French singer, film actress and WWII French Resistance fighter

Germaine Sablon (19 July 1899 at Le Perreux-sur-Marne – 17 April 1985 at Saint-Raphael) was a French singer, film actress and a WWII French Resistance fighter.

She starred in some 15 films between 1920 and 1956.

== Biography ==
Germaine Sablon was born into an artistic family: daughter of Charles Sablon (composer born in 1871), sister of André Sablon (composer), of Jean Sablon (popular singer) and of Marcel Sablon, (director of the Monte Carlo Ballet) and later, she became the aunt of actor Jacques Sablon.

Germaine Sablon began a career as an operetta singer in 1915.
From 1919, she played in silent films.

Married twice, in 1918 to Maurice Bloch, then in 1921 to Charles Legrand, she was for many years the companion of the writer Joseph Kessel.

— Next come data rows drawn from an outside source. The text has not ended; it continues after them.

<file path="src/rtl/hazard_pkg.sv">
// Shared types and constants for the pipeline hazard controller.
package hazard_pkg;

  typedef enum logic [1:0] {
    IDLE     = 2'd0,
    MD_BUSY  = 2'd1,
    MEM_WAIT = 2'd2
  } hz_state_e;

  localparam logic [1:0] FWD_RF         = 2'b00;
  localparam logic [1:0] FWD_W          = 2'b01;
  localparam logic [1:0] FWD_M          = 2'b10;
  localparam logic [1:0] RESULTSRC_LOAD = 2'b01;

  // x0 is hard-wired to zero, so a write to it never creates a dependency.
  function automatic logic reg_match(input logic [4:0] rd, input logic [4:0] rs);
    return (rd != 5'd0) && (rd == rs);
  endfunction

endpackage

</file>
<file path="src/rtl/hazard_fwd_unit.sv">
// Forwarding select for one Execute operand; Memory stage wins over Writeback.
module hazard_fwd_unit
  import hazard_pkg::*;
(
  input  logic [4:0] rs_e,
  input  logic [4:0] rd_m,
  input  logic [4:0] rd_w,
  input  logic       reg_write_m,
  input  logic       reg_write_w,
  output logic [1:0] fwd_sel
);

  always_comb begin
    // NOTE: default assigned first so every path drives fwd_sel and no latch is inferred.
    fwd_sel = FWD_RF;
    if (reg_write_m && reg_match(rd_m, rs_e)) begin
      fwd_sel = FWD_M;
    end else if (reg_write_w && reg_match(rd_w, rs_e)) begin
      fwd_sel = FWD_W;
    end
  end

endmodule

</file>
<file path="src/rtl/pipeline_hazard_ctrl.sv">
// Hazard/sequencing controller for the 5-stage core: forwarding, stalls, flushes, mul/div and memory waits.
// Define HAZARD_PERF_CNT_EN to add the o_StallCycles / o_FlushCount performance counters.
module pipeline_hazard_ctrl
  import hazard_pkg::*;
#(
  parameter int MULDIV_LATENCY = 4,
  parameter int MEM_TIMEOUT    = 255,
  parameter int CNT_W          = 8
) (
  input  logic        i_Clk,
  input  logic        i_Reset,
  input  logic [4:0]  i_Rs1D,
  input  logic [4:0]  i_Rs2D,
  input  logic [4:0]  i_Rs1E,
  input  logic [4:0]  i_Rs2E,
  input  logic [4:0]  i_RdE,
  input  logic [1:0]  i_ResultSrcE,
  input  logic        i_PCSrcE,
  input  logic        i_MulDivStartE,
  input  logic [4:0]  i_RdM,
  input  logic [4:0]  i_RdW,
  input  logic        i_RegWriteM,
  input  logic        i_RegWriteW,
  input  logic        i_MemReqM,
  input  logic        i_DMemReady,
  output logic [1:0]  o_ForwardAE,
  output logic [1:0]  o_ForwardBE,
  output logic        o_StallF,
  output logic        o_StallD,
  output logic        o_StallE,
  output logic        o_StallM,
  output logic        o_FlushD,
  output logic        o_FlushE,
  output logic        o_FlushM,
  output logic        o_FlushW,
  output logic        o_MulDivDoneE,
`ifdef HAZARD_PERF_CNT_EN
  output logic [31:0] o_StallCycles,
  output logic [31:0] o_FlushCount,
`endif
  output logic        o_MemTimeout
);

  // The start cycle is the first of MULDIV_LATENCY cycles in E, so MD_BUSY counts the rest down to 0.
  localparam logic [CNT_W-1:0] MD_LOAD =
    (MULDIV_LATENCY > 1) ? CNT_W'(MULDIV_LATENCY - 2) : CNT_W'(0);
  localparam logic [CNT_W-1:0] TIMEOUT_CNT = CNT_W'(MEM_TIMEOUT);
  localparam bit               MD_SINGLE   = (MULDIV_LATENCY == 1);

  hz_state_e        state, state_n;
  logic             ret_md, ret_md_n;
  logic [CNT_W-1:0] md_cnt, md_cnt_n;
  logic [CNT_W-1:0] wait_cnt, wait_cnt_n;
  logic             mem_wait, md_active, md_stall, lw_stall, timeout_set;

  hazard_fwd_unit u_fwd_a (
    .rs_e(i_Rs1E), .rd_m(i_RdM), .rd_w(i_RdW),
    .reg_write_m(i_RegWriteM), .reg_write_w(i_RegWriteW), .fwd_sel(o_ForwardAE)
  );

  hazard_fwd_unit u_fwd_b (
    .rs_e(i_Rs2E), .rd_m(i_RdM), .rd_w(i_RdW),
    .reg_write_m(i_RegWriteM), .reg_write_w(i_RegWriteW), .fwd_sel(o_ForwardBE)
  );

  assign mem_wait  = i_MemReqM && !i_DMemReady;
  assign md_active = (state == MD_BUSY) || ((state == MEM_WAIT) && ret_md);
  assign lw_stall  = (i_ResultSrcE == RESULTSRC_LOAD) &&
                     (reg_match(i_RdE, i_Rs1D) || reg_match(i_RdE, i_Rs2D));

  // A memory wait freezes the whole sequencer; the mul/div context is parked in ret_md.
  always_comb begin
    state_n       = state;
    ret_md_n      = 1'b0;
    md_cnt_n      = md_cnt;
    wait_cnt_n    = '0;
    md_stall      = 1'b0;
    o_MulDivDoneE = 1'b0;
    if (mem_wait) begin
      state_n    = MEM_WAIT;
      ret_md_n   = md_active;
      wait_cnt_n = (wait_cnt == TIMEOUT_CNT) ? wait_cnt : wait_cnt + 1'b1;
    end else if (md_active) begin
      if (md_cnt == '0) begin
        o_MulDivDoneE = 1'b1;
        state_n       = IDLE;
      end else begin
        md_stall = 1'b1;
        md_cnt_n = md_cnt - 1'b1;
        state_n  = MD_BUSY;
      end
    end else begin
      state_n = IDLE;
      if (i_MulDivStartE) begin
        if (MD_SINGLE) begin
          o_MulDivDoneE = 1'b1;
        end else begin
          md_stall = 1'b1;
          md_cnt_n = MD_LOAD;
          state_n  = MD_BUSY;
        end
      end
    end
  end

  assign timeout_set = mem_wait && (wait_cnt_n == TIMEOUT_CNT);

  // Priority chain: a stalled stage is never flushed by a lower-priority hazard.
  always_comb begin
    {o_StallF, o_StallD, o_StallE, o_StallM} = '0;
    {o_FlushD, o_FlushE, o_FlushM, o_FlushW} = '0;
    if (mem_wait) begin
      {o_StallF, o_StallD, o_StallE, o_StallM} = '1;
      o_FlushW = 1'b1;
    end else if (md_stall) begin
      {o_StallF, o_StallD, o_StallE} = '1;
      o_FlushM = 1'b1;
    end else if (i_PCSrcE) begin
      o_FlushD = 1'b1;
      o_FlushE = 1'b1;
    end else if (lw_stall) begin
      o_StallF = 1'b1;
      o_StallD = 1'b1;
      o_FlushE = 1'b1;
    end
  end

  always_ff @(posedge i_Clk or negedge i_Reset) begin
    if (!i_Reset) begin
      state        <= IDLE;
      ret_md       <= 1'b0;
      md_cnt       <= '0;
      wait_cnt     <= '0;
      o_MemTimeout <= 1'b0;
    end else begin
      // NOTE: non-blocking assignments so every register samples pre-edge values.
      state    <= state_n;
      ret_md   <= ret_md_n;
      md_cnt   <= md_cnt_n;
      wait_cnt <= wait_cnt_n;
      if (timeout_set) begin
        o_MemTimeout <= 1'b1;
      end
    end
  end

`ifdef HAZARD_PERF_CNT_EN
  always_ff @(posedge i_Clk or negedge i_Reset) begin
    if (!i_Reset) begin
      o_StallCycles <= '0;
      o_FlushCount  <= '0;
    end else begin
      if (o_StallF) begin
        o_StallCycles <= o_StallCycles + 32'd1;
      end
      if (i_PCSrcE && !mem_wait && !md_stall) begin
        o_FlushCount <= o_FlushCount + 32'd1;
      end
    end
  end
`endif

endmodule

</file>
<file path="config.mk">
export PLATFORM = sky130hd
export DESIGN_NAME = pipeline_hazard_ctrl
export DESIGN_NICKNAME = d
export VERILOG_FILES = /design/src/rtl/hazard_pkg.sv /design/src/rtl/hazard_fwd_unit.sv /design/src/rtl/pipeline_hazard_ctrl.sv
export SDC_FILE = /design/constraint.sdc
export NUM_CORES = 1
export LEC_CHECK = 0
export CELL_PAD_IN_SITES_DETAIL_PLACEMENT = 1
export CELL_PAD_IN_SITES_GLOBAL_PLACEMENT = 1
export CORE_MARGIN = 2
export CORE_UTILIZATION = 28
export CTS_CLUSTER_DIAMETER = 40
export CTS_CLUSTER_SIZE = 24
export DETAILED_ROUTE_END_ITERATION = 6
export PLACE_DENSITY = 0.79
export SLEW_MARGIN = 5
export SYNTH_ARGS = -nofsm -noshare
export SYNTH_HDL_FRONTEND = slang
export SYNTH_SLANG_ARGS = --single-unit
</file>
<file path="constraint.sdc">
create_clock -name i_Clk -period 2.01 [get_ports i_Clk]
set_input_delay 0.5025 -clock i_Clk [delete_from_list [all_inputs] [get_ports i_Clk]]
set_output_delay 0.5025 -clock i_Clk [all_outputs]
set_load 0.005 [all_outputs]
</file>
**Yosys cells after proc, flatten, opt, wreduce, memory -nomap -nowiden**

Index checks and enable logic that the tools add are counted.

- Logic and storage cells: 78
- Output and inout bits: 14
- Input port bits: 45
- Register bits after elaboration: 20

- Equal/unequal tests: 12
- Muxes and demuxes: 35
- Add/sub/neg operators: 2
- Bitwise operators: 1
- Reductions and logical operators: 23

Operators with widths:

| operator | number |
|---|---|
| $mux W8 | 5 |
| $eq A5 B5 Y1 | 6 |
| $mux W1 | 26 |
| $eq A8 B8 Y1 const B | 2 |
| $reduce_bool A5 Y1 | 3 |
| $logic_and A1 B1 Y1 | 14 |
| $add A8 B1 Y8 const B | 1 |
| $logic_not A8 Y1 | 1 |
| $mux W2 | 4 |
| $sub A8 B1 Y8 const B | 1 |
| $eq A2 B1 Y1 const B | 2 |
| $reduce_and A3 Y1 | 1 |
| $eq A2 B2 Y1 const B | 1 |
| $logic_or A1 B1 Y1 | 2 |
| $ne A2 B2 Y1 const B | 1 |
| $reduce_bool A2 Y1 | 1 |
| $logic_not A1 Y1 | 1 |
| $not A1 Y1 | 1 |

**Longest topological paths before layout**

Gate-level depths: netlist of the first run.

- Word-level depth: 8
- Mapped depth: 7
- Gate-level depth less buffers: 7

**Cells and area by module**

From an unflattened synthesis of the first run, not the netlist that was laid out.

- Cell total of the unflattened synthesis: 175
- Area, all modules: 1,567.8 um^2

Modules (own cells, without submodules):

| module | cells an instance | area an instance (um^2) | seq. area each (um^2) | times used |
|---|---|---|---|---|
| pipeline_hazard_ctrl | 135 | 1,265.0 | 500.5 | 1 |
| hazard_fwd_unit | 20 | 151.4 | 0.0 | 2 |

**Worst setup path before layout of the first run**

Ideal clock, no wire load.

- Path type: in2out
- From: input i_RdM[3]
- To: output o_ForwardBE[0]
- Data required time: 1,507 ps
- Path buffers: 0
- Cell stages on the path: 4
- Slack: -122 ps
- Arrival: 1,630 ps
- Path through: or4_1 o21ai_0 nor4_1 nor4_1

- Longest elaborated chain between the ends: 4
- Elaborated cells on any way between the ends: 5
- Classes of those cells: eq/ne (1); mux (1); reduce/logical (3)

RTL lines:

| item | RTL line | text |
|---|---|---|
| from (decl) | pipeline_hazard_ctrl.sv:20 | `input logic [4:0] i_RdM,` |
| $eq A5 B5 Y1 or $reduce_bool A5 Y1 (tied branches) | hazard_pkg.sv:17 | `return (rd != 5'd0) && (rd == rs);` |
| $logic_and A1 B1 Y1 (*) | hazard_pkg.sv:17 |  |
| $logic_and A1 B1 Y1 (*) | hazard_fwd_unit.sv:16 | `if (reg_write_m && reg_match(rd_m, rs_e)) begin` |
| $mux W2 (*) | hazard_fwd_unit.sv:16 |  |
| to (decl) | pipeline_hazard_ctrl.sv:27 | `output logic [1:0] o_ForwardBE,` |

Every way passes the cells marked *; elsewhere a longest branch is shown, timed or not.

**Worst setup path after layout of the first run**

- From: input i_RdM[0]
- To: output o_ForwardAE[0]

- Longest elaborated chain between the ends: 4
- Elaborated cells on any way between the ends: 5
- Classes of those cells: eq/ne (1); mux (1); reduce/logical (3)

RTL lines:

| item | RTL line | text |
|---|---|---|
| $eq A5 B5 Y1 or $reduce_bool A5 Y1 (tied branches) | hazard_pkg.sv:17 |  |
| $logic_and A1 B1 Y1 (*) | hazard_pkg.sv:17 |  |
| $logic_and A1 B1 Y1 (*) | hazard_fwd_unit.sv:16 |  |
| $mux W2 (*) | hazard_fwd_unit.sv:16 |  |
| to (decl) | pipeline_hazard_ctrl.sv:26 | `output logic [1:0] o_ForwardAE,` |

Marks and branches as above.

==> results.md, run 1 <==
* CP Max Fanout at 2
* Grt total ovfl at 0
* # DRC at 0
* Vias at 1815
* CP Data Required Time at 1.51 ns
* Largest net degree at the start of global routing at 21
* Die Wd at 77.38 um
* Worst slack, placed at -1.120 ns
* Least-Margin Pin Slew at 0.4004 ns
* Detailed placement HPWL at 4285 um
* Unique cell type count in the Yosys netlist at 42
* Tot GR Track Use at 19.93%
* Layout area overhead at 87.72%
* Top post-synthesis cells by area: dfrtp_1, xor2_1, xnor2_1
* Final hold violation count at 0
* Non-Filler Instances at 356
* R2R depth at 7
* Setup TNS at -2.822 ns
* Final Wtd Congestion at 0.7893
* Die height at 77.38 um
* Post-synthesis register bit count at 20
* 1st-iter DRT viols at 76
* Clock power frac at 15.9%
* Met2 Use GR at 37.74%
* Clock root buffer: clkbuf_8
* Initial antenna violation count at 0
* Cells after Synth at 175
* Total CTS buffers at 3
* GR Layer Usage met1 at 22.78%
* Slew margin rel. at 73.10%
* Yosys top cell area share at 33.20%
* Post-DRT Antenna Nets at 0
* Placed insts at 342
* Worst Path Arrival at 1.95 ns
* Seq pwr share at 26.6%
* Insertion delay to the later sink of the worst-skew pair at 0.26 ns
* Layout cells sized above 1 at 41.26%
* IO buf count at 58
* Syn Nets at 222
* FF-to-FF End: md_cnt[7]
* R2R setup slack at 0.04 ns
* Synthesis warning total at 0
* First-pass GRT wire length at 9528 um
* Synth async-reset ratio at 100.0%
* Busiest grt layer: met2
* Clk buf depth at 2
* R2r startpoint: md_cnt[0]
* Outcome: complete, but fails checks
* PwrDens at 700.1 nW/um2
* Core area at 5140 um2
* Antenna fix cells at 0
* Clock transition at the registers of the reported paths at 0.08 ns
* Internal at 1267 uW
* Layout Nets at 334
* # H-tree levels at 1
* Startpoint Class: input port
* RSZ-0062 raised after global routing: yes
* Static leakage power at 0.001301 uW
* Filler instances at 597
* Synthesized area per cell at 8.615 um2
* I/O pin cnt at 59
* Initial core utilization at 29.33%
* Failing checks: setup timing
* Psw at 714.3 uW
* Post-DR vias/cell at 5.098
* Largest area contributor in the netlist: dfrtp_1
* Final worst slack at -0.4376 ns
* Max VDD drop at 282.1 uV
* Min Tclk post-route at 2.448 ns
* Comb power frac at 57.5%
* Switching part of the total at 36.05%
* Hold Crit Depth at 1
* Post-synth EDFFs at 0
* Count of final setup violators at 10
* MaxCap Viol Count at 0
* WL final at 6542 um
* Crit end category: primary output
* Worst Hold Path EP: o_MemTimeout
* Hold Path Class: flip-flop to flip-flop
* Drt first pass iters at 4
* Slew Limit Fails at 0
* Overall die area at 5988 um2
* Period utilization at 121.8%
* Cell Area, Synth at 1508 um2
* Placement row count at 26
* Vias in the first global route at 2021
* CTS sink count at 20
* Post-synth top flop: dfrtp_1
* Crit Path Category: input port to primary output
* Fmax at 408.6 MHz
* Met3 Use GR at 3.372%
* Seq/Total Area, Yosys at 33.20%
* CTS tree: built
* Min-delay src: o_MemTimeout
* DR WL/cell at 18.38 um
* Worst Skew at 0.002332 ns
## Yosys cell counts (all sizes together), types with 2 or more instances
master / number
a21oi: 4
a31oi: 5
and2: 3
buf: 3
dfrtp: 20
ha: 2
inv: 7
mux2i: 3
nand2: 9
nand2b: 4
nand3: 11
nand4: 2
nor2: 17
nor3: 10
nor3b: 2
nor4: 3
nor4b: 2
o21ai: 13
or4: 5
xnor2: 14
xor2: 18
## worst max path at each step
| stage | depth (start not counted) | start | to | slack, ns |
|---|---|---|---|---|
| floorplan | 4 | i_RdW[3] | o_ForwardBE[0] | 0.02 |
| global placement | 6 | i_RdW[0] | o_ForwardBE[0] | -1.05 |
| detailed placement | 6 | i_RdW[0] | o_ForwardBE[0] | -1.12 |
| CTS | 8 | md_cnt[1] | o_MulDivDoneE | -0.38 |
| global route | 8 | md_cnt[0] | o_FlushE | -0.45 |
| finish | 8 | i_RdM[0] | o_ForwardAE[0] | -0.44 |
## cell families after synthesis
logic type               count (synthesis)  synth area share [%]
adder cells (fa/ha/maj)                  2                 1.659
AO/OA/AOI/OAI                           31                 13.03
flip-flops                              20                 33.20
multiplexers                             4                 2.739
AND/OR/NAND/NOR                         74                 27.05
XOR/XNOR                                32                 18.59
buffers and inverters                   12                 3.734
## cells in the final DEF, fill, tap and decap left out, types with 3 or more instances in the layout
master           synthesis  layout
a21oi_1                  4       3
nor3_2                   0       3
nor3_1                  10       7
nand2b_1                 4       3
inv_1                    7       3
buf_2                    0      12
dlygate4sd2_1            0      15
dfrtp_1                 20      20
xnor2_4                  0       3
clkbuf_2                 0       3
xnor2_1                 14      10
nand2_1                  9       9
mux2i_1                  3       3
buf_6                    0      19
buf_4                    3      40
clkdlybuf4s50_1          0      13
clkbuf_8                 0       4
inv_2                    0       4
nor2_1                  17      16
o21ai_2                  0       3
a31oi_1                  4       4
nand3_1                 11       9
xor2_1                  18      16
or4_1                    5       3
o21ai_0                 13       9
dlymetal6s2s_1           0       6
## worst max-delay path, stage by stage
cell and delay (ns):
buf_6 0.09, or4_4 0.55, o21ai_4 0.16, buf_6 0.13
nor4_4 0.04, buf_4 0.14, nor3_2 0.16, buf_2 0.16
## layout make-up
type	count	area, um2	area share [%]
multi-input cells	143	1195	42.22
clock buffers	4	55.05	1.945
repair buffers	111	957.2	33.82
well taps	70	87.58	3.095
flip-flops and latches	20	500.5	17.68
inverters	8	35.03	1.238
## routing by layer
layer  up-vias  part of all wire, %
met4         0                  2.9
met1       888                   39
li1        846                    -
met3        14                  4.9
met2        67                   53
met5         -                    0
## sequential cells by signal (all words and copies together) (netlist names)
register,flops
md_cnt,8
wait_cnt,8
state,2
o_MemTimeout,1
ret_md,1
## metrics by stage
stage                     hold slack (ns)  utilization [%]  area (um2)  power (uW)
after floorplan                    0.2069                -        1525       940.5
after global placement             0.4585            48.44        2490        1426
after detailed placement           0.4588            48.44        2490        1464
after CTS                          0.4777            52.48        2698        1860
after global routing               0.5245            55.06        2830        2102
final                              0.4966            55.06        2830        1981
## power groups by stage
stage / registers (uW) / logic, uW / clock network [uW]
final: 527 / 1140 / 316
after global routing: 538 / 1220 / 340
after CTS: 523 / 1020 / 320
after detailed placement: 532 / 932 / 0
after global placement: 526 / 900 / 0
after floorplan: 550 / 391 / 0
## timing repair
action / CTS / global route
hold buffers: 0 / 0
hold endpoints to repair: 0 / 0
setup buffers: 7 / 6
endpoints found under the setup margin: 13 / 12
pin swaps: 24 / 21
gates resized for setup: 140 / 33
No activity file was read; power rests on OpenSTA's default activity.
==> inputs of run 2 (changes only) <==
--- a/config.mk
+++ b/config.mk
@@ -5,15 +5,17 @@
 export SDC_FILE = /design/constraint.sdc
 export NUM_CORES = 1
 export LEC_CHECK = 0
+export CAP_MARGIN = 20
 export CELL_PAD_IN_SITES_DETAIL_PLACEMENT = 1
 export CELL_PAD_IN_SITES_GLOBAL_PLACEMENT = 1
 export CORE_MARGIN = 2
-export CORE_UTILIZATION = 28
+export CORE_UTILIZATION = 29
 export CTS_CLUSTER_DIAMETER = 40
 export CTS_CLUSTER_SIZE = 24
 export DETAILED_ROUTE_END_ITERATION = 6
-export PLACE_DENSITY = 0.79
+export PLACE_DENSITY = 0.8
 export SLEW_MARGIN = 5
 export SYNTH_ARGS = -nofsm -noshare
 export SYNTH_HDL_FRONTEND = slang
+export SYNTH_HIERARCHICAL = 1
 export SYNTH_SLANG_ARGS = --single-unit
==> run 2 against run 1 <==
Utilization is 3.2 points lower. Sequential share of layout area is 0.98 points higher. Synthesized area is 4.0% higher. Flip-flop and latch count stayed put. The run still ends with setup timing left. Critical path depth is 2 lower. Cell count is 3.9% lower. Die area is 0.38% higher. Register-to-register slack better by 0.08 ns. Highest routed layer unchanged.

She interrupted her career in the 1920s to give birth to two sons.

As early as 1932, she started recording her songs. At the same time, her career as an actress underwent a considerable turning point with the advent of talking films.

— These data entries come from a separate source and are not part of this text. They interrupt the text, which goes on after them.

==> src/rtl/pixel_replication.sv <==
// Nearest-neighbour 1x/2x/4x upscaler: raster-scans the output frame, reads the source pixel, writes it 2 cycles later.
// Optional line buffer (PIXEL_REPLICATION_ROW_BUFFER_EN) serves replicated rows without re-reading source memory.
module pixel_replication #(
  parameter int SRC_W = 160,
  parameter int SRC_H = 120
) (
  input  logic        clk,
  input  logic        reset,
  input  logic        enable,
  input  logic [2:0]  zoom_level,
  input  logic [7:0]  pixel_in,
  output logic [14:0] read_addr,
  output logic        read_en,
  output logic [7:0]  pixel_out,
  output logic [18:0] write_addr,
  output logic        write_en,
  output logic        done
);
  localparam int XSW = $clog2(SRC_W);
  localparam int YSW = $clog2(SRC_H);
  localparam logic [9:0] XM0 = 10'(SRC_W - 1);
  localparam logic [9:0] XM1 = 10'(2 * SRC_W - 1);
  localparam logic [9:0] XM2 = 10'(4 * SRC_W - 1);
  localparam logic [8:0] YM0 = 9'(SRC_H - 1);
  localparam logic [8:0] YM1 = 9'(2 * SRC_H - 1);
  localparam logic [8:0] YM2 = 9'(4 * SRC_H - 1);

  typedef enum logic [1:0] {IDLE, RUN, FLUSH, DONE} state_t;

  state_t      r_state;
  logic [1:0]  r_shift;
  logic [9:0]  r_x, r_xmax;
  logic [8:0]  r_y, r_ymax;
  logic [18:0] r_oaddr, r_wa1;
  logic        r_flush, r_v1;

  logic            w_run, w_last;
  logic [XSW-1:0]  w_xsrc;
  logic [YSW-1:0]  w_ysrc;
  logic [14:0]     w_read_addr;
  logic [7:0]      w_pix;

  assign w_run       = (r_state == RUN);
  assign w_last      = (r_x == r_xmax) && (r_y == r_ymax);
  assign w_xsrc      = XSW'(r_x >> r_shift);
  assign w_ysrc      = YSW'(r_y >> r_shift);
  assign w_read_addr = 15'(w_ysrc) * 15'(SRC_W) + 15'(w_xsrc);
  assign read_addr   = w_run ? w_read_addr : '0;

`ifdef PIXEL_REPLICATION_ROW_BUFFER_EN
  logic [7:0]     r_lb [SRC_W];
  logic [7:0]     r_lb_q;
  logic           r_lb_sel;
  logic [XSW-1:0] r_xsrc1;
  logic           w_first_row;

  always_comb begin
    w_first_row = 1'b1;
    case (r_shift)
      2'd1:    w_first_row = ~r_y[0];
      2'd2:    w_first_row = (r_y[1:0] == 2'd0);
      default: w_first_row = 1'b1;
    endcase
  end

  assign read_en = w_run & w_first_row;
  assign w_pix   = r_lb_sel ? r_lb_q : pixel_in;

  // Memory-sourced pixels are captured as they return so later rows of the group can reuse them.
  always_ff @(posedge clk) begin
    if (w_run) r_lb_q <= r_lb[w_xsrc];
    if (r_v1 && !r_lb_sel) r_lb[r_xsrc1] <= pixel_in;
  end

  always_ff @(posedge clk or posedge reset) begin
    if (reset) begin
      r_lb_sel <= 1'b0;
      r_xsrc1  <= '0;
    end else if (w_run) begin
      r_lb_sel <= ~w_first_row;
      r_xsrc1  <= w_xsrc;
    end
  end
`else
  assign read_en = w_run;
  assign w_pix   = pixel_in;
`endif

  always_ff @(posedge clk or posedge reset) begin
    if (reset) begin
      r_state    <= IDLE;
      r_shift    <= '0;
      r_x        <= '0;
      r_y        <= '0;
      r_xmax     <= '0;
      r_ymax     <= '0;
      r_oaddr    <= '0;
      r_wa1      <= '0;
      r_flush    <= 1'b0;
      r_v1       <= 1'b0;
      pixel_out  <= '0;
      write_addr <= '0;
      write_en   <= 1'b0;
      done       <= 1'b0;
    end else begin
      r_v1     <= 1'b0;
      write_en <= r_v1;
      if (r_v1) begin
        pixel_out  <= w_pix;
        write_addr <= r_wa1;
      end
      case (r_state)
        IDLE: begin
          if (enable) begin
            case (zoom_level)
              3'd3:    begin r_shift <= 2'd1; r_xmax <= XM1; r_ymax <= YM1; end
              3'd4:    begin r_shift <= 2'd2; r_xmax <= XM2; r_ymax <= YM2; end
              default: begin r_shift <= 2'd0; r_xmax <= XM0; r_ymax <= YM0; end
            endcase
            r_x     <= '0;
            r_y     <= '0;
            r_oaddr <= '0;
            r_state <= RUN;
          end
        end
        RUN: begin
          if (!enable) begin
            write_en <= 1'b0;
            r_state  <= IDLE;
          end else begin
            r_v1    <= 1'b1;
            r_wa1   <= r_oaddr;
            r_oaddr <= r_oaddr + 19'd1;
            if (r_x == r_xmax) begin
              r_x <= '0;
              r_y <= r_y + 9'd1;
            end else begin
              r_x <= r_x + 10'd1;
            end
            if (w_last) begin
              r_flush <= 1'b0;
              r_state <= FLUSH;
            end
          end
        end
        FLUSH: begin
          if (!enable) begin
            write_en <= 1'b0;
            r_state  <= IDLE;
          end else if (r_flush) begin
            done    <= 1'b1;
            r_state <= DONE;
          end else begin
            r_flush <= 1'b1;
          end
        end
        DONE: begin
          if (!enable) begin
            done    <= 1'b0;
            r_state <= IDLE;
          end
        end
        default: r_state <= IDLE;
      endcase
    end
  end
endmodule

With the Fall of France in 1940, she left Paris for Saint-Raphaël. She stayed with Joseph Kessel (with whom, as noted, she would start a long relationship) and his nephew Maurice Druon. Along with André Girard and André Gillois, she joined the Resistance fight against the Nazi occupier.

In 1941 she took refuge in Switzerland, then in London in 1943.

On 30 May 1943, she sang for the first time the Chant des Partisans and recorded it for Alberto Cavalcanti's propaganda film Three Songs about Resistance.

Involved with Free France, in the later part of the war she was a nurse in the Hadfield-Spears Ambulance Unit and followed the 1st Free French Division in Italy and France.

From 1945 to 1955, she recorded thirty songs.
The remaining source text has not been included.